November 27th, 2013, 04:36 PM
How to supress greedy behavior?
My task is to extract the "select ... from" body from the SQL caluse like:
"Select Sum(OTTime) Into @iOT
Where HoursID in (Select "Hour ID" From Hours Where ID = @EmplID and
"Adjust Date" >= @StartDate and "Adjust Date" <= @EndDate);"
m3 = String.Concat(@"[_A-z0-9\.", "\"", @"\@\'\(\)\,\s\n\<\>\+\-\*\|]+\s?\n?");
works Ok but only if the querry is not nested i.e. there is no other "from" within it.
reg = new Regex(String.Concat(@"select\s", m3, @"from[\s\n]+"), RegexOptions.IgnoreCase);
If the querry is nested (it is shown above), it returns all stuff up to the last "from" occurance.
How to prevent that behavior and get only first "select ... from" subclause?
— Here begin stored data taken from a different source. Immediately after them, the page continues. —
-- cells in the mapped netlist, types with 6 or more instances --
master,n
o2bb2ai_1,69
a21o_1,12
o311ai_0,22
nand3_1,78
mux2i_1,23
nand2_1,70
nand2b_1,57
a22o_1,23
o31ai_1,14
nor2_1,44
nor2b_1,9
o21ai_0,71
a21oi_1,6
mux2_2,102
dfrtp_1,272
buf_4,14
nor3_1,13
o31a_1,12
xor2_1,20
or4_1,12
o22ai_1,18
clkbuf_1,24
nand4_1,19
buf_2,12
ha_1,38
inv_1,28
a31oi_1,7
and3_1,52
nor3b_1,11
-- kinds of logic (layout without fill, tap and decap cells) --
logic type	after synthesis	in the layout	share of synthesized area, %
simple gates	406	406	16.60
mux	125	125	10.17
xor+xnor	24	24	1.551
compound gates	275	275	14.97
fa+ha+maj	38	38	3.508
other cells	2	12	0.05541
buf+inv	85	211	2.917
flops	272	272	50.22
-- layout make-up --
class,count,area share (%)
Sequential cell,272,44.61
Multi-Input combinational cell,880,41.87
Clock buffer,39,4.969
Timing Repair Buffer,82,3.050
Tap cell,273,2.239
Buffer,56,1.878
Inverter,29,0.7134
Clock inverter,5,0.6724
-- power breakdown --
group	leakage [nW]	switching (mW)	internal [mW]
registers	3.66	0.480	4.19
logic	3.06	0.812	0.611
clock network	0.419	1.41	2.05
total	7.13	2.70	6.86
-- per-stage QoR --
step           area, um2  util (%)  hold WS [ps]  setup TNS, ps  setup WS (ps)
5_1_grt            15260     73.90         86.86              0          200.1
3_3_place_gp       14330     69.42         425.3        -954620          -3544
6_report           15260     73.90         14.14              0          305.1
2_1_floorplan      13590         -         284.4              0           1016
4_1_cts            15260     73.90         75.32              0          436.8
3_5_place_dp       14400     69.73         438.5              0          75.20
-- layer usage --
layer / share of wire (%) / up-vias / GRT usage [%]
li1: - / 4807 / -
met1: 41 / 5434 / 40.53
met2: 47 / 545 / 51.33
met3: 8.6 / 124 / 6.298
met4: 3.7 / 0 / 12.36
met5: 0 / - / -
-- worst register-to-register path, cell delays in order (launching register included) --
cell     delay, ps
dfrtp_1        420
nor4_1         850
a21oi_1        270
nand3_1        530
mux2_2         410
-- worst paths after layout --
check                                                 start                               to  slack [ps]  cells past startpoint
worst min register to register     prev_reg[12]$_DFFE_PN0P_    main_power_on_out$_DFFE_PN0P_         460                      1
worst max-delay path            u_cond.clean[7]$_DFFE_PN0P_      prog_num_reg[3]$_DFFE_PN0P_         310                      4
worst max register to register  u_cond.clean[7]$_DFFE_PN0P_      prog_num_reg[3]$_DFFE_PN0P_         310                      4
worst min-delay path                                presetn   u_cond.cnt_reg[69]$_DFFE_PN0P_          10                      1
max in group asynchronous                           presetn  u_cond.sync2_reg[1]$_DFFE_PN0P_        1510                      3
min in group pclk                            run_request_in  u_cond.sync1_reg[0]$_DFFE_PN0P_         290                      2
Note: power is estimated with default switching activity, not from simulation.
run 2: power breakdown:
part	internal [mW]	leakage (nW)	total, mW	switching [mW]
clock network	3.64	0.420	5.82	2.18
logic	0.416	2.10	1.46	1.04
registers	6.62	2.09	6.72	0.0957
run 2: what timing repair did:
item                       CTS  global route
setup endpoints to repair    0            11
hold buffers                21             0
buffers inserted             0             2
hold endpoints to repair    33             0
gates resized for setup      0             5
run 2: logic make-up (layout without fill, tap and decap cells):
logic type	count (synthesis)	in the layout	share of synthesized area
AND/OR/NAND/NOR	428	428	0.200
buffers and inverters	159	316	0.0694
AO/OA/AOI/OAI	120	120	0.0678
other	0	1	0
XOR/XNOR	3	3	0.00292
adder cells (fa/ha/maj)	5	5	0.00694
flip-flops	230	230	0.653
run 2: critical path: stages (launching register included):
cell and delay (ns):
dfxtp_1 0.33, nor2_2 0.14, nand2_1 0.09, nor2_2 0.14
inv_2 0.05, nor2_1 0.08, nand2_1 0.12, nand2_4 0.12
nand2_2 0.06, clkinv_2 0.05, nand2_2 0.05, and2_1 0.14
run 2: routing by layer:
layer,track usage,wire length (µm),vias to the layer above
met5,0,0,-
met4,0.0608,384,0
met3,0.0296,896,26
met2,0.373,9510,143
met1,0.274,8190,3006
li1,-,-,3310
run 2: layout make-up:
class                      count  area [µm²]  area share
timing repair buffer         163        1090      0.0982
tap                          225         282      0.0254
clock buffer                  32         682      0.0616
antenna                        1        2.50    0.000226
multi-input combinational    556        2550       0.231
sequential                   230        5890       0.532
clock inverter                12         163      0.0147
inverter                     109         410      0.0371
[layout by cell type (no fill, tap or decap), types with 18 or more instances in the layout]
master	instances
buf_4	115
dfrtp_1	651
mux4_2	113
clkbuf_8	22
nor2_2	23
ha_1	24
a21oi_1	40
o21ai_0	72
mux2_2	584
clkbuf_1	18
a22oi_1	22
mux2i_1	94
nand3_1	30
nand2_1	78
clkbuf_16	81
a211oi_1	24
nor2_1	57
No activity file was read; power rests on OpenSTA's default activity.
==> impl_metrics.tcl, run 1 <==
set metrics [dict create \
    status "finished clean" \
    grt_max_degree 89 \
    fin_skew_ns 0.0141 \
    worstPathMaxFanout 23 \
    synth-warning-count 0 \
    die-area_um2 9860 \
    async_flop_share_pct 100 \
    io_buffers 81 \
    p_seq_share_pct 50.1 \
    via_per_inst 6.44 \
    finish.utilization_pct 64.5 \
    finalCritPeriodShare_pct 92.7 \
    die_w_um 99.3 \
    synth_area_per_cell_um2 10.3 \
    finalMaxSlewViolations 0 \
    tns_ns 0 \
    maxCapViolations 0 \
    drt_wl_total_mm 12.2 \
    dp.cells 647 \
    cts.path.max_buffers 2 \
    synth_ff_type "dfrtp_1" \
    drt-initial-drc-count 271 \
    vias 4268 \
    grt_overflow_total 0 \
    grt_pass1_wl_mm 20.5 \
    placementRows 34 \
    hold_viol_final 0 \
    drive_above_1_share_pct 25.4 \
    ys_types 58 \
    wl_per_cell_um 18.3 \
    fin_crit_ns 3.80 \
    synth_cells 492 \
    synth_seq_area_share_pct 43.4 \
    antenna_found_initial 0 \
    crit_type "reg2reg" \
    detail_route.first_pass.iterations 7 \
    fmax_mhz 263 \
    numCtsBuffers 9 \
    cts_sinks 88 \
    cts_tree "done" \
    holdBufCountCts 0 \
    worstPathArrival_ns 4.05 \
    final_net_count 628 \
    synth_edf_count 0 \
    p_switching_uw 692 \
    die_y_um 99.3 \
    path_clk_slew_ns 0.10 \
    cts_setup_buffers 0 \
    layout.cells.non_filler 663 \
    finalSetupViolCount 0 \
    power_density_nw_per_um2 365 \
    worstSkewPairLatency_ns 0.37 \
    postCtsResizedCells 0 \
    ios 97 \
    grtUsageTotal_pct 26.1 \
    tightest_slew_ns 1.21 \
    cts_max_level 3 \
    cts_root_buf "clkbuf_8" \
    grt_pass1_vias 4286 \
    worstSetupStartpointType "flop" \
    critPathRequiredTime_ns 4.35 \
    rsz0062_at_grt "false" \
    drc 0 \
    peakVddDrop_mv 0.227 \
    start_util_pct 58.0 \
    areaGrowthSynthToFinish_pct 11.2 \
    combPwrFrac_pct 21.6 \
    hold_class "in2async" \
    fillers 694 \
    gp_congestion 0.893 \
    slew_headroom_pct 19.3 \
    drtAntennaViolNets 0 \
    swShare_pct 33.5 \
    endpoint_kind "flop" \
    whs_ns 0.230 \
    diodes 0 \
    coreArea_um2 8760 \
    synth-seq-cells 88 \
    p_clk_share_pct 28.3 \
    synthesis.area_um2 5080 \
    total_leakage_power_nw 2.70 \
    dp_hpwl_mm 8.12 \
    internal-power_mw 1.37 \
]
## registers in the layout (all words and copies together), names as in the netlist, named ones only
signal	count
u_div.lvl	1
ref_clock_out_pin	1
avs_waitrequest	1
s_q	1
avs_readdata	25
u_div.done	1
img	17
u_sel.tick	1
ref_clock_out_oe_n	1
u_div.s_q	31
## src/core/mcm_pkg.sv

```systemverilog
package mcm_pkg;
	typedef logic [15:0] mcm_word_type;
	typedef logic [7:0]  mcm_byte_type;
	typedef logic [2:0]  mcm_sel_type;

	// global address space windows
	localparam mcm_word_type BLOCKING_BASE    = 16'h0200;
	localparam mcm_word_type NONBLOCKING_BASE = 16'h0300;

	// register offsets
	localparam mcm_byte_type STATUS_OFS    = 8'hA2;
	localparam mcm_byte_type PERIOD_OFS    = 8'hA3;
	localparam mcm_byte_type UPPER_OFS     = 8'hA4;
	localparam mcm_byte_type LOWER_OFS     = 8'hA6;
	localparam mcm_byte_type VOLT_TRIM_OFS = 8'hA8;
	localparam mcm_byte_type CURR_TRIM_OFS = 8'hAA;

	// status field positions
	localparam int unsigned BANDGAP_BIT = 6;
	localparam int unsigned AMP_DONE_BIT = 4;
	localparam int unsigned CALREQ_BIT  = 0;
	localparam mcm_byte_type FLAG_MASK  = 8'h51;

	// reset values
	localparam logic         FLAG_RST   = 1'b0;
	localparam mcm_word_type UPPER_RST  = 16'h0000;
	localparam mcm_word_type LOWER_RST  = 16'h0000;
	localparam mcm_byte_type TRIM_RST   = 8'h00;
	localparam mcm_sel_type  COUNT_RST  = 3'h0;
	localparam mcm_word_type RDATA_RST  = 16'h0000;

	// two's complement trim limits
	localparam mcm_byte_type TRIM_MAX = 8'h7F;
	localparam mcm_byte_type TRIM_MIN = 8'h80;
endpackage : mcm_pkg

```

## src/core/mcm_filt_if.sv

```systemverilog
`timescale 1ns/1ps
interface mcm_filt_if;
	import mcm_pkg::*;
	logic         valid;
	mcm_word_type result;
	mcm_word_type upper;
	mcm_word_type lower;
	mcm_sel_type  period;
	logic         request;
	mcm_sel_type  count;

	modport ctrl (output valid, output result, output upper, output lower,
		output period, input request, input count);
	modport filt (input valid, input result, input upper, input lower,
		input period, output request, output count);
endinterface : mcm_filt_if

```

## src/core/mcm_monitor.sv

```systemverilog
`timescale 1ns/1ps
// Operation
// RL1: bandgap applied sets bit 6, W1C
// RL2: offset calibration done sets bit 4, W1C
// RL3: temperature out of range sets bit 0, W1C
// RL4: writing 1 to a flag advances sequence
// RL5: 3-bit period sets needed out-of-range count
// RL6: result at or above upper counts up
// RL7: result below lower counts up, else down
// RL8: voltage trim is 8-bit two's complement
// RL9: eight current trims, window picks by gain
// RL10: current trim values are 8-bit two's complement
// RL11: thresholds take only 16-bit accesses
// RL12: decode at blocking and non-blocking bases
// RL13: enabled calibration request raises interrupt
// RL14: start with shorted inputs launches calibration once
// RL15: counter floors at zero, request at period
// RL16: writing 0 keeps flags, unused bits zero
module mcm_monitor (
	input  wire logic                 CLK,
	input  wire logic                 SYS_RST,
	input  wire logic                 REG_RD,
	input  wire logic                 REG_WR,
	input  wire logic                 REG_WIDE,
	input  wire mcm_pkg::mcm_word_type REG_ADDR,
	input  wire mcm_pkg::mcm_word_type REG_WDATA,
	output      mcm_pkg::mcm_word_type REG_RDATA,
	input  wire logic                 BANDGAP_APPLIED,
	input  wire logic                 AMP_CAL_COMPLETE,
	input  wire logic                 AMP_OFFSET_CAL_START,
	input  wire logic                 AMP_INPUT_SHORT,
	input  wire logic                 CALIBRATION_IRQ_ENABLE,
	input  wire logic                 TEMP_VALID,
	input  wire mcm_pkg::mcm_word_type TEMP_RESULT,
	input  wire mcm_pkg::mcm_sel_type  TEMP_FILTER_PERIOD,
	input  wire mcm_pkg::mcm_sel_type  CURRENT_GAIN_SELECT,
	output      mcm_pkg::mcm_byte_type VOLTAGE_OFFSET_TRIM,
	output      mcm_pkg::mcm_byte_type CURRENT_OFFSET_VALUE,
	output      logic                 AMP_CAL_LAUNCH,
	output      logic                 NEXT_CAL_STEP,
	output      logic                 CAL_IRQ
);
	import mcm_pkg::*;

	typedef struct packed {
		logic                   bandgap_flag;
		logic                   amp_done_flag;
		logic                   calreq_flag;
		mcm_word_type           upper;
		mcm_word_type           lower;
		mcm_byte_type           volt_trim;
		logic [7:0][7:0]        curr_trim;
		mcm_word_type           rdata;
		mcm_byte_type           curr_out;
		logic                   start_seen;
		logic                   launch;
		logic                   next_step;
		logic                   irq;
	} mcm_state_type;

	mcm_state_type q;
	mcm_state_type d;
	mcm_filt_if    filt_bus ();
	logic          wr_status;
	mcm_byte_type  clr;
	mcm_byte_type  status_byte;

	// RL12 one register answers in both windows
	function automatic logic reg_hit(input mcm_word_type a, input mcm_byte_type ofs);
		return (a == BLOCKING_BASE + {8'h00, ofs}) ||
			(a == NONBLOCKING_BASE + {8'h00, ofs});
	endfunction : reg_hit

	assign filt_bus.valid = TEMP_VALID;
	assign filt_bus.result = TEMP_RESULT;
	assign filt_bus.upper = q.upper;
	assign filt_bus.lower = q.lower;
	assign filt_bus.period = TEMP_FILTER_PERIOD;

	mcm_tfilt u_tfilt (
		.CLK     (CLK),
		.SYS_RST (SYS_RST),
		.f       (filt_bus.filt)
	);

	always_comb begin
		d = q;
		d.launch = 1'b0;
		d.next_step = 1'b0;
		wr_status = REG_WR && reg_hit(REG_ADDR, STATUS_OFS);
		// RL16 zeros in the write data clear nothing
		clr = wr_status ? (REG_WDATA[7:0] & FLAG_MASK) : 8'h00;

		// clear first, then a same-cycle event sets again so it is not lost
		// RL1 bandgap flag
		if (clr[BANDGAP_BIT]) begin
			d.bandgap_flag = 1'b0;
		end
		if (BANDGAP_APPLIED) begin
			d.bandgap_flag = 1'b1;
		end
		// RL2 offset calibration done
		if (clr[AMP_DONE_BIT]) begin
			d.amp_done_flag = 1'b0;
		end
		if (AMP_CAL_COMPLETE) begin
			d.amp_done_flag = 1'b1;
		end
		// RL3 calibration request
		if (clr[CALREQ_BIT]) begin
			d.calreq_flag = 1'b0;
		end
		if (filt_bus.request) begin
			d.calreq_flag = 1'b1;
		end
		// RL4 advance sequence
		d.next_step = |clr;

		// RL13 interrupt gated by enable
		d.irq = d.calreq_flag && CALIBRATION_IRQ_ENABLE;

		// RL14 launch only on a fresh start with inputs shorted;
		// a start raised before the short is not retried
		d.start_seen = AMP_OFFSET_CAL_START;
		d.launch = AMP_OFFSET_CAL_START && !q.start_seen && AMP_INPUT_SHORT;

		if (REG_WR) begin
			// RL11 byte writes to thresholds are dropped
			if (reg_hit(REG_ADDR, UPPER_OFS)) begin
				if (REG_WIDE) begin
					d.upper = REG_WDATA;
				end
			end else if (reg_hit(REG_ADDR, LOWER_OFS)) begin
				if (REG_WIDE) begin
					d.lower = REG_WDATA;
				end
			end else if (reg_hit(REG_ADDR, VOLT_TRIM_OFS)) begin
				// RL8 signed byte held as is
				d.volt_trim = REG_WDATA[7:0];
			end else if (reg_hit(REG_ADDR, CURR_TRIM_OFS)) begin
				// RL9 RL10 window into selected slot
				d.curr_trim[CURRENT_GAIN_SELECT] = REG_WDATA[7:0];
			end
		end

		// RL16 unused status bits read zero
		status_byte = 8'h00;
		status_byte[BANDGAP_BIT] = q.bandgap_flag;
		status_byte[AMP_DONE_BIT] = q.amp_done_flag;
		status_byte[CALREQ_BIT] = q.calreq_flag;

		if (REG_RD) begin
			if (reg_hit(REG_ADDR, STATUS_OFS)) begin
				d.rdata = {8'h00, status_byte};
			end else if (reg_hit(REG_ADDR, PERIOD_OFS)) begin
				d.rdata = {13'h0000, TEMP_FILTER_PERIOD};
			end else if (reg_hit(REG_ADDR, UPPER_OFS)) begin
				d.rdata = REG_WIDE ? q.upper : RDATA_RST;
			end else if (reg_hit(REG_ADDR, LOWER_OFS)) begin
				d.rdata = REG_WIDE ? q.lower : RDATA_RST;
			end else if (reg_hit(REG_ADDR, VOLT_TRIM_OFS)) begin
				d.rdata = {8'h00, q.volt_trim};
			end else if (reg_hit(REG_ADDR, CURR_TRIM_OFS)) begin
				d.rdata = {8'h00, q.curr_trim[CURRENT_GAIN_SELECT]};
			end else begin
				d.rdata = RDATA_RST;
			end
		end

		// RL9 trim for the gain in use
		d.curr_out = q.curr_trim[CURRENT_GAIN_SELECT];
	end

	always_ff @(posedge CLK or posedge SYS_RST) begin
		if (SYS_RST) begin
			q.bandgap_flag <= FLAG_RST;
			q.amp_done_flag <= FLAG_RST;
			q.calreq_flag <= FLAG_RST;
			q.upper <= UPPER_RST;
			q.lower <= LOWER_RST;
			q.volt_trim <= TRIM_RST;
			q.curr_trim <= {8{TRIM_RST}};
			q.rdata <= RDATA_RST;
			q.curr_out <= TRIM_RST;
			q.start_seen <= 1'b0;
			q.launch <= 1'b0;
			q.next_step <= 1'b0;
			q.irq <= 1'b0;
		end else begin
			q <= d;
		end
	end

	assign REG_RDATA = q.rdata;
	assign VOLTAGE_OFFSET_TRIM = q.volt_trim;
	assign CURRENT_OFFSET_VALUE = q.curr_out;
	assign AMP_CAL_LAUNCH = q.launch;
	assign NEXT_CAL_STEP = q.next_step;
	assign CAL_IRQ = q.irq;
endmodule : mcm_monitor

```

## src/core/mcm_tfilt.sv

```systemverilog
`timescale 1ns/1ps
module mcm_tfilt (
	input  wire logic CLK,
	input  wire logic SYS_RST,
	mcm_filt_if.filt  f
);
	import mcm_pkg::*;

	typedef struct packed {
		mcm_sel_type count;
		logic        request;
	} mcm_filt_state_type;

	mcm_filt_state_type q;
	mcm_filt_state_type d;
	logic               outside;
	logic [3:0]         bumped;

	always_comb begin
		d = q;
		d.request = 1'b0;
		// RL6 RL7 out of either window
		outside = (f.result >= f.upper) || (f.result < f.lower);
		bumped = {1'b0, q.count} + 4'h1;
		if (f.valid) begin
			if (outside) begin
				// RL5 RL15 period reached
				if (bumped >= {1'b0, f.period}) begin
					d.request = 1'b1;
					d.count = COUNT_RST;
				end else begin
					d.count = bumped[2:0];
				end
			end else if (q.count != COUNT_RST) begin
				// RL15 floor at zero
				d.count = q.count - 3'h1;
			end
		end
	end

	always_ff @(posedge CLK or posedge SYS_RST) begin
		if (SYS_RST) begin
			q.count <= COUNT_RST;
			q.request <= 1'b0;
		end else begin
			q <= d;
		end
	end

	assign f.request = q.request;
	assign f.count = q.count;
endmodule : mcm_tfilt

```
November 27th, 2013, 04:52 PM
.NET uses the same construct as most other languages: add a ? to the quantifier. + becomes +? and * becomes *?.
November 27th, 2013, 05:10 PM
you cannot use regexes for this.
I understand that regexes are very popular, because they're easy to understand, and it looks like they could parse just about everything. This is wrong. Regexes are very primitive grammars. They're fine for simple patterns like dates or something, but they completely fail at anything more complex.
SQL is a very complex language. It's not as simple as reading from one keyword to the next, because you can have all kinds of expressions at all kinds of places. Just a few examples which will break your regex, no matter if it's greedy or not:
(SELECT MAX(b) FROM c)
EXTRACT(YEAR FROM a)
Understanding those queries requires the parser to understand nested expressions. Regexes don't have that (or rather: only in a very limited sense).
Long story short: You need a real parser. I'm sure somebody has already written an SQL parser for C#.